» Task to complete
Check every line of the entries for the string "default" and return the ones that contain it.

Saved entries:
### src/rtl/decode_2_4_hold_seq_pkg.sv
// Shared definitions for the 2-to-4 hold sequencer: state encoding and a reusable one-hot decode.
package decode_2_4_hold_seq_pkg;

    localparam int unsigned SEL_W = 2;
    localparam int unsigned ONEHOT_W = 4;

    typedef enum logic [1:0] {
        ST_IDLE = 2'd0,
        ST_HOLD = 2'd1,
        ST_GAP  = 2'd2
    } state_t;

    // 2-to-4 one-hot decode; a low enable forces zero even when sel is unknown.
    function automatic logic [ONEHOT_W-1:0] dec_2_4(input logic [SEL_W-1:0] sel, input logic en);
        logic [ONEHOT_W-1:0] res;
        res[0] = en & ~sel[1] & ~sel[0];
        res[1] = en & ~sel[1] &  sel[0];
        res[2] = en &  sel[1] & ~sel[0];
        res[3] = en &  sel[1] &  sel[0];
        return res;
    endfunction

endpackage

### src/rtl/decode_2_4_df.sv
// Combinational dataflow 2-to-4 decoder with enable.
module decode_2_4_df
    import decode_2_4_hold_seq_pkg::*;
(
    input  logic                en,
    input  logic [SEL_W-1:0]    sel,
    output logic [ONEHOT_W-1:0] dec
);

    // Enable is ANDed into every term, so an unknown sel with en=0 still yields zero.
    assign dec[0] = en & ~sel[1] & ~sel[0];
    assign dec[1] = en & ~sel[1] &  sel[0];
    assign dec[2] = en &  sel[1] & ~sel[0];
    assign dec[3] = en &  sel[1] &  sel[0];

endmodule

### src/rtl/decode_2_4_hold_seq.sv
// Accepts an encoder {V,Y} code, holds a registered one-hot select for HOLD_CYCLES,
// then enforces GAP_CYCLES of dead time before the next code.
module decode_2_4_hold_seq
    import decode_2_4_hold_seq_pkg::*;
#(
    parameter int unsigned HOLD_CYCLES = 4,
    parameter int unsigned GAP_CYCLES  = 1,
    parameter int unsigned CNT_W       = 8
) (
    input  logic                clk,
    input  logic                rst_n,
    input  logic [SEL_W-1:0]    Y,
    input  logic                V,
    input  logic                CLR,
    output logic                RDY,
    output logic [ONEHOT_W-1:0] D,
    output logic                BUSY,
    output logic                DONE,
    output logic                OVF
);

    state_t              state;
    logic [CNT_W-1:0]    cnt;
    logic [ONEHOT_W-1:0] dec;

    decode_2_4_df u_dec (
        .en  (V),
        .sel (Y),
        .dec (dec)
    );

    // Handshake flags come straight from the state register, never from inputs.
    assign RDY  = (state == ST_IDLE);
    assign BUSY = ~RDY;

    always_ff @(posedge clk or negedge rst_n) begin
        if (!rst_n) begin
            state <= ST_IDLE;
            cnt   <= '0;
            D     <= '0;
            DONE  <= 1'b0;
            OVF   <= 1'b0;
        end else begin
            DONE <= 1'b0;

            // A code offered while busy is lost; the set term wins over CLR.
            if (V && !RDY) begin
                OVF <= 1'b1;
            end else if (CLR) begin
                OVF <= 1'b0;
            end

            unique case (state)
                ST_IDLE: begin
                    if (V) begin
                        D     <= dec;
                        cnt   <= CNT_W'(HOLD_CYCLES - 1);
                        state <= ST_HOLD;
                    end else begin
                        D <= '0;
                    end
                end
                ST_HOLD: begin
                    if (cnt != '0) begin
                        cnt <= cnt - CNT_W'(1);
                    end else begin
                        D    <= '0;
                        DONE <= 1'b1;
                        if (GAP_CYCLES > 0) begin
                            cnt   <= CNT_W'(GAP_CYCLES - 1);
                            state <= ST_GAP;
                        end else begin
                            state <= ST_IDLE;
                        end
                    end
                end
                ST_GAP: begin
                    D <= '0;
                    if (cnt == '0) begin
                        state <= ST_IDLE;
                    end else begin
                        cnt <= cnt - CNT_W'(1);
                    end
                end
                default: begin
                    D     <= '0;
                    cnt   <= '0;
                    state <= ST_IDLE;
                end
            endcase
        end
    end

endmodule
### config.mk
export PLATFORM = sky130hd
export DESIGN_NAME = decode_2_4_hold_seq
export DESIGN_NICKNAME = d
export VERILOG_FILES = /design/src/rtl/decode_2_4_hold_seq_pkg.sv /design/src/rtl/decode_2_4_df.sv /design/src/rtl/decode_2_4_hold_seq.sv
export SDC_FILE = /design/constraint.sdc
export NUM_CORES = 1
export LEC_CHECK = 0
export CAP_MARGIN = 20
export CORE_UTILIZATION = 45
export DETAILED_ROUTE_END_ITERATION = 8
export PLACE_DENSITY = 0.82
export SYNTH_ARGS = -nofsm -noshare
export SYNTH_HDL_FRONTEND = slang
export SYNTH_SLANG_ARGS = --single-unit
export TNS_END_PERCENT = 30
### constraint.sdc
create_clock -name clk -period 1.95 [get_ports clk]
set_clock_uncertainty 0.05 [all_clocks]
set_input_delay 0.2925 -clock clk [delete_from_list [all_inputs] [get_ports clk]]
set_output_delay 0.2925 -clock clk [all_outputs]
set_load 0.02 [all_outputs]
# --- Word level (Yosys, flattened, before mapping) ---
# Cells that the tools add are included.
# Widths: inputs -> output; s select.
totals:
  input_bits: 6
  register_bits: 16
classes:
  eq_ne: 6
  bitwise: 9
  n_reduce_logical: 8
  mux: 15
  n_addsub: 1
op_table:
  columns: ["operator", "count"]
  rows:
  - ["$mux 8", 3]
  - ["$pmux 8 s3", 1]
  - ["$logic_not 8->1", 1]
  - ["$mux 4", 2]
  - ["$ne 2x2->1 const B", 4]
  - ["$pmux 4 s2", 1]
  - ["$reduce_bool 8->1", 1]
  - ["$sub 8x1->8 const B", 1]
  - ["$and 1x1->1", 6]
  - ["$mux 2", 3]
  - ["$pmux 2 s3", 1]
  - ["$mux 1", 4]
  - ["$not 1->1", 3]
  - ["$reduce_and 3->1", 1]
  - ["$eq 2x1->1 const B", 1]
  - ["$eq 2x2->1 const B", 1]
  - ["$logic_not 2->1", 1]
  - ["$reduce_and 2->1", 1]
  - ["$reduce_bool 2->1", 1]
  - ["$logic_and 1x1->1", 1]
  - ["$logic_not 1->1", 1]

# --- Logic depth before layout (Yosys ltp) ---
# Gate-level depths: netlist of the first run.
logic_depth:
  word_depth: 5
  ltp_mapped: 8

# --- By module ---
# A second synthesis of the first run with hierarchy kept.
unflattened:
  cells_unflattened: 100
  area_unflattened_um2: 958.4
by_module_without_submodules:
  columns: ["module", "cells_per_inst", "seq_area_each_um2", "area_each_um2", "instances"]
  rows:
  - ["decode_2_4_hold_seq", 96, 400.4, 920.9, 1]
  - ["decode_2_4_df", 4, 0.0, 37.5, 1]

# --- Least setup slack after synthesis of the first run ---
# OpenSTA, ideal clock, no wires.
synth_timing:
  path_type: "register to register"
  startpoint: "register cnt[0]"
  endpoint: "register cnt[1]"
  t_arrival_ps: 1633
  stages_incl_launch_ff: 9
  path_buffers: 1
  slack_ps: 134
  setup_time_ps: 133
  required_time_ps: 1767
  path_cell_list: "dfrtp_1 inv_1 ha_1 nor3b_1 and2_1 buf_4 nor2_2 a221oi_2 o32ai_1"
synth_via:
  elab_chain_cells: 3
  elab_cells_between_ends: 8
  classes_between: "add/sub (1); eq/ne (1); mux (3); reduce/logical (3)"
synth_lines:
  columns: ["element", "line_no", "rtl"]
  rows:
  - ["from (decl)", "decode_2_4_hold_seq.sv:23", "logic [CNT_W-1:0] cnt;"]
  - ["from (signal assigned)", "decode_2_4_hold_seq.sv:57", "cnt <= CNT_W'(HOLD_CYCLES - 1);"]
  - ["from (signal assigned)", "decode_2_4_hold_seq.sv:65", "cnt <= cnt - CNT_W'(1);"]
  - ["from (signal assigned)", "decode_2_4_hold_seq.sv:70", "cnt <= CNT_W'(GAP_CYCLES - 1);"]
  - ["$sub 8x1->8, or another cell as far along", "decode_2_4_hold_seq.sv:65, decode_2_4_hold_seq.sv:82", null]
  - ["$mux 8, or another cell as far along", "decode_2_4_hold_seq.sv:79", "if (cnt == '0) begin"]
  - ["$pmux 8 s3 or $reduce_and 2->1 (tied branches)", null, null]
# Several ways; a longest one is shown, not always the timed one. The select of a mux whose other input is x is not followed.
# A chain may end at the register's enable or synchronous reset.

# --- Worst setup path after layout of the first run ---
# Ends and elaborated chain as after synthesis.

==> results of run 1 <==
## critical path: cells and delay by family (launching register included)
kind / cells / cell delay (ns)
and+or+nand+nor: 2 / 0.33
adders and majority gates: 1 / 0.20
AOI/OAI and AO/OA: 2 / 0.38
buffers and inverters: 3 / 0.39
DFF: 1 / 0.35
## layout make-up
type	count	area share (%)
inverters	7	2.431
multi-input cells	56	36.23
well taps	25	2.894
clock buffers	4	3.356
flip-flops and latches	16	37.04
repair buffers	21	18.06
## cells by family (layout without fill, tap and decap cells)
group / after synthesis / count (layout) / synth area share (%)
compound gates: 16 / 16 / 15.15
xor+xnor: 6 / 6 / 6.364
fa+ha+maj: 2 / 2 / 3.030
buf+inv: 8 / 32 / 4.092
flops: 16 / 16 / 48.48
simple gates: 32 / 32 / 22.88
## worst max path at each step
stage / start / to / slack [ns] / cells past startpoint
2_1_floorplan: cnt[0]$_DFFE_PN0P_ / cnt[1]$_DFFE_PN0P_ / 0.13 / 8
3_3_place_gp: V / cnt[7]$_DFFE_PN0P_ / 0.14 / 6
3_5_place_dp: V / cnt[7]$_DFFE_PN0P_ / 0.07 / 6
4_1_cts: state[1]$_DFFE_PN0P_ / RDY / 0.01 / 2
5_1_grt: cnt[0]$_DFFE_PN0P_ / cnt[4]$_DFFE_PN0P_ / 0.001 / 9
6_report: cnt[0]$_DFFE_PN0P_ / cnt[1]$_DFFE_PN0P_ / 0.13 / 8
## stage by stage
step | instance area [sq um] | total power [W]
6_report | 1081 | 0.001810
5_1_grt | 1081 | 0.001972
4_1_cts | 1076 | 0.001829
3_5_place_dp | 1040 | 0.001602
3_3_place_gp | 1040 | 0.001571
2_1_floorplan | 825.8 | 0.001248
## power by group
group          leakage, nW  internal [W]  total (W)  switching [W]
combinational        0.284      0.000473    0.00101       0.000541
sequential           0.209      0.000456   0.000579       0.000123
clock               0.0210      0.000113   0.000218       0.000104
total                0.514       0.00104    0.00181       0.000768
## Yosys cell counts, drive strengths merged, types with 2 or more instances
library cell / n
nor4: 2
nor2: 16
nand3: 2
o31ai: 2
xnor2: 2
a22o: 3
xor2: 4
o32ai: 2
a21oi: 4
nand2: 7
dfrtp: 16
inv: 7
ha: 2
## state kept, by name, indices dropped and copies added, names as in the netlist
register and flops:
DONE 1, OVF 1, cnt 8, state 2
D 4
## layer usage
layer / routed length [microns] / vias to the layer above
met3: 74 / 0
met4: 0 / 0
met1: 724 / 302
met5: 0 / -
li1: - / 325
met2: 812 / 14
## placed cells by master, fill, tap and decap left out, drive strengths merged
master         synthesis  final
dfrtp                 16     16
nor2                  16     16
clkdlybuf4s50          0     11
buf                    1      8
inv                    7      7
nand2                  7      7
a21oi                  4      4
xor2                   4      4
clkbuf                 0      4
a22o                   3      3
nor4                   2      2
xnor2                  2      2
o32ai                  2      2
o31ai                  2      2
ha                     2      2
dlymetal6s2s           0      2
nand3                  2      2
nor3b                  1      1
and2                   1      1
nor2b                  1      1
nor3                   1      1
a311oi                 1      1
a221oi                 1      1
a21o                   1      1
or4                    1      1
a32o                   1      1
o21ai                  1      1
## timing repair
item / 4_1_cts / 5_1_grt
resized for setup: 0 / 2
hold endpoints to repair: 0 / 0
endpoints found under the setup margin: 0 / 2
==> flow_summary.toml, run 1 <==
[layout]
num_antenna_cells = 0
area_delta_synth_final_pct = 30.91
drive_above_1_share_pct = 18.27
fill_cells = 144
finish.utilization_pct = 62.61
layout.nets = 113
multiInputGateArea_sq_um = 391.6
regArea_sq_um = 400.4
post_layout_nonfiller_instances = 129

[logic_synthesis]
synth_area_leader_cell = "dfrtp_1"
netlist_area_sq_um = 825.8
syn_area_per_cell_sq_um = 10.32
syn_nets = 88
synthFlopType = "dfrtp_1"
syn_inst = 80
ys_seq_area_share_pct = 48.48
synthArstFlopShare_pct = 100.0
ys_ff_latch = 16
synth_cell_types = 27
yosys_warnings = 0
synthTopCellsByArea = "dfrtp_1 48%, nor2_1 5.9%, nor4_4 5.2%"
synth-edff-count = 0
yosysTopAreaCellShare_pct = 48.48

[placement]
port_buffers = 13
gp_congestion = 0.7885
post-place-cells = 125
dp_hpwl_mm = 1.233
post-place-ws_ns = 0.07272

[power_and_ir_drop]
p_leak_nw = 0.5139
vdd_drop_max_mv = 0.9265
powerDensity_nw_per_um2 = 1674

[global_route]
grt_pass1_wl_mm = 2.801
grt-busiest-layer = "met2"
grt_overflow = 0
gr-usage-met3_pct = 7.600
grt_pass1_vias = 649
grt_use_met1_pct = 22.45
grt_max_degree = 17
met2_usage_pct = 34.71
antenna_found_initial = 0
grtUsageTotal_pct = 19.46

[clock_tree]
hold_buffers = 0
cts_made_buffers = 3
cts_setup_buffers = 0
clk_latency_ns = 0.28
cts_tree = "built"
clkTransAtPathRegs_ns = 0.10
cts_root_buffer = "clkbuf_4"
cts.path.max_buffers = 2
cts-htree-levels = 1
clkSinkCount = 16

[floorplanning]
initial_core_util_pct = 47.83
dieArea_sq_um = 2010
core_area_sq_um = 1727
rows = 15
ios = 14
die_w_microns = 44.84
die_y_microns = 44.84

[setup_path]
slowest_delay_ns = 0.35
critPathLaunchType = "flip-flop"
crit_fanout = 5
path_cells = "inv_1 > ha_1 > nor3b_1 > buf_4 > and2_1 > buf_4 > a221oi_2 > o32ai_1"
cp.required_ns = 2.06
cp_data_arrival_time_ns = 1.94
critPathSlowestCell = "dfrtp_1"
timing.rr.end = "cnt[1]$_DFFE_PN0P_"
crit_top_cell = "buf_4"
timing.rr.start = "cnt[0]$_DFFE_PN0P_"
r2r_slack_ns = 0.13
worst-r2r-cell-count = 8
critPathCaptureType = "flip-flop"
critPathKind = "flip-flop to flip-flop"

[timing]
finalHoldViolCount = 0
setup_ws_ns = 0.1266
maxSlewHeadroom_pct = 67.72
setup_violations = 0
max_freq_mhz = 548.4
fin_crit_ns = 1.823
period_share_pct = 93.51
whs_ns = 0.2745
rsz0062_at_grt = "false"
worstMarginPinSlew_ns = 0.4804
tns_ns = 0
slew_viol_final = 0

[route]
drc_errors = 0
drt_iter0_markers = 3
dr.pass1.iters = 4
wire_per_inst_microns = 12.49
drtAntennaViolNets = 0
wirelength_mm = 1.611
vias = 641
via_per_inst = 4.969

[status]
status = "complete, no violations"

[run]
drv_cap = 0

[hold_path]
hold_class = "input port to asynchronous set/reset pin"
(Power assumes the default switching activity.)
==> run 2, diff against run 1 <==
- HOLD_SLACK_MARGIN: default -> 0.02
==> results of run 2 <==
Same layout as run 1: the final DEF is identical, and so are final timing and power.
==> run 3, diff against run 2 <==
- CTS_BUF_LIST: default -> sky130_fd_sc_hd__clkbuf_16
- CTS_CLUSTER_SIZE: default -> 40
==> run 3 against run 2 <==
Clock power rose by 83%. Sequential power increased by 1%. Sequential cell count is the same. Die area stayed put. Utilization increased by 2.5 points. Combinational power barely moved. Maximum frequency is 1.1% lower.
==> flow_summary.toml, run 3 (synthesis results as in run 1) <==
[clock_tree]
clk_latency_ns = 0.25
cts_made_buffers = 3
clkTransAtPathRegs_ns = 0.05
clkSinkCount = 16
hold_buffers = 0
cts-htree-levels = 1
cts.path.max_buffers = 2
cts_tree = "built"
cts_root_buffer = "clkbuf_16"

[floorplanning]
dieArea_sq_um = 2010
rows = 15
die_w_microns = 44.84
ios = 14
core_area_sq_um = 1727
die_y_microns = 44.84
initial_core_util_pct = 47.83

[layout]
regArea_sq_um = 400.4
multiInputGateArea_sq_um = 394.1
layout.nets = 113
num_antenna_cells = 0
layout_commonest_cell = "dfrtp_1"
area_delta_synth_final_pct = 36.06
reg_top3 = "cnt (8), D (4), state (2)"
top_register = "cnt"
largest_reg_flops = 8
fill_cells = 137
drive_above_1_share_pct = 18.27
layout_common_cells = "16 x dfrtp_1, 12 x nor2_1, 12 x clkdlybuf4s50_1"

[setup_path]
cp.required_ns = 1.61
cp_data_arrival_time_ns = 1.50
r2r_slack_ns = 0.14
worst-r2r-cell-count = 8
critPathKind = "flip-flop to primary output"
critPathCaptureType = "primary output"
crit_fanout = 6
timing.rr.start = "cnt[0]$_DFFE_PN0P_"
timing.rr.end = "cnt[1]$_DFFE_PN0P_"
critPathLaunchType = "flip-flop"

[route]
drc_errors = 0
drt_iter0_markers = 2
drtAntennaViolNets = 0
wire_per_inst_microns = 12.74
dr.pass1.iters = 2
vias = 648
wirelength_mm = 1.643
via_per_inst = 5.023

[power_and_ir_drop]
vdd_drop_max_mv = 1.227
p_comb_share_pct = 50.9
power_frac_clock_pct = 19.9
seq_power_share_pct = 29.2
powerDensity_nw_per_um2 = 1784
swShare_pct = 39.80
p_leak_nw = 0.5242
p_switching_w = 0.0007978
p_int_w = 0.001207
finalPower_w = 0.002005

[timing]
maxSlewHeadroom_pct = 67.74
setup_violations = 0
worstMarginPinSlew_ns = 0.4802
period_share_pct = 94.51
finalHoldViolCount = 0
rsz0062_at_grt = "false"
setup_ws_ns = 0.1071
slew_viol_final = 0
fin_crit_ns = 1.843
max_freq_mhz = 542.6
tns_ns = 0

[status]
status = "complete, no violations"

[hold_path]
hold_class = "input port to asynchronous set/reset pin"

[global_route]
grt_pass1_vias = 669
antenna_found_initial = 0
grt_overflow = 0
grt_use_met1_pct = 23.72
grt_max_degree = 17
met2_usage_pct = 35.59
grt-busiest-layer = "met2"
gr-usage-met3_pct = 6.400
grtUsageTotal_pct = 20.81
grt_pass1_wl_mm = 2.911

[run]
drv_cap = 0

[placement]
post-place-ws_ns = 0.07272
dp_hpwl_mm = 1.233
port_buffers = 13
gp_congestion = 0.7885
-- run 3: cell count changes in the layout (fill, tap and decap cells not counted) --
cell,delta
clkbuf_8,-1
clkinv_1,+1
clkbuf_16,+3
clkdlybuf4s50_1,+1
clkbuf_4,-3
nor2_1,-1
dlymetal6s2s_1,-1
nor2_2,+1
-- run 3: repair_timing --
action	in CTS	in global routing
endpoints found under the setup margin	0	2
resized for setup	0	2
setup buffers	0	0
-- run 3: layout make-up --
class	count	area share, %
tap	25	2.784
inverter	7	2.339
clock inverter	1	0.3341
clock buffer	3	6.682
multi-input combinational	56	35.08
sequential	16	35.63
timing repair buffer	21	17.15
-- run 3: routing by layer --
layer	part of all wire, %	wire (microns)
met5	0	0
met3	3.8	62
met4	1.7	28
met2	50	824
met1	44	727
-- run 3: how the worst max path moves through the flow --
| stage | from | endpoint | slack [ns] | depth (start not counted) |
|---|---|---|---|---|
| global route | cnt[0]$_DFFE_PN0P_ | cnt[7]$_DFFE_PN0P_ | 0.02 | 8 |
| CTS | state[1]$_DFFE_PN0P_ | RDY | 0.03 | 2 |
| detailed placement | V | cnt[7]$_DFFE_PN0P_ | 0.07 | 6 |
| floorplan | cnt[0]$_DFFE_PN0P_ | cnt[1]$_DFFE_PN0P_ | 0.13 | 8 |
| finish | state[1]$_DFFE_PN0P_ | BUSY | 0.11 | 3 |
| global placement | V | cnt[7]$_DFFE_PN0P_ | 0.14 | 6 |
-- run 3: per-stage QoR --
step / utilization [%] / cells / hold WS, ns / area (sq um)
floorplan: - / 80 / -0.05309 / 825.8
global placement: 60.22 / 125 / 0.4204 / 1040
detailed placement: 60.22 / 125 / 0.4272 / 1040
CTS: 64.78 / 129 / 0.3237 / 1119
global route: 65.07 / 129 / 0.3470 / 1124
finish: 65.07 / 129 / 0.3175 / 1124
-- run 3: critical path: stages, from the launching register on --
cell and delay, ns:
dfrtp_1 0.46, nor2_2 0.18, inv_1 0.07, clkdlybuf4s50_1 0.54
-- run 3: power by group through the flow --
stage	Combinational (W)	Clock [W]	Sequential (W)
2_1_floorplan	0.000623	0	0.000625
3_3_place_gp	0.000993	0	0.000578
3_5_place_dp	0.00102	0	0.000585
4_1_cts	0.00103	0.000412	0.000582
5_1_grt	0.00113	0.000429	0.000607
6_report	0.00102	0.000399	0.000585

» Exercise response
                default: begin
(Power assumes the default switching activity.)
- HOLD_SLACK_MARGIN: default -> 0.02
- CTS_BUF_LIST: default -> sky130_fd_sc_hd__clkbuf_16
- CTS_CLUSTER_SIZE: default -> 40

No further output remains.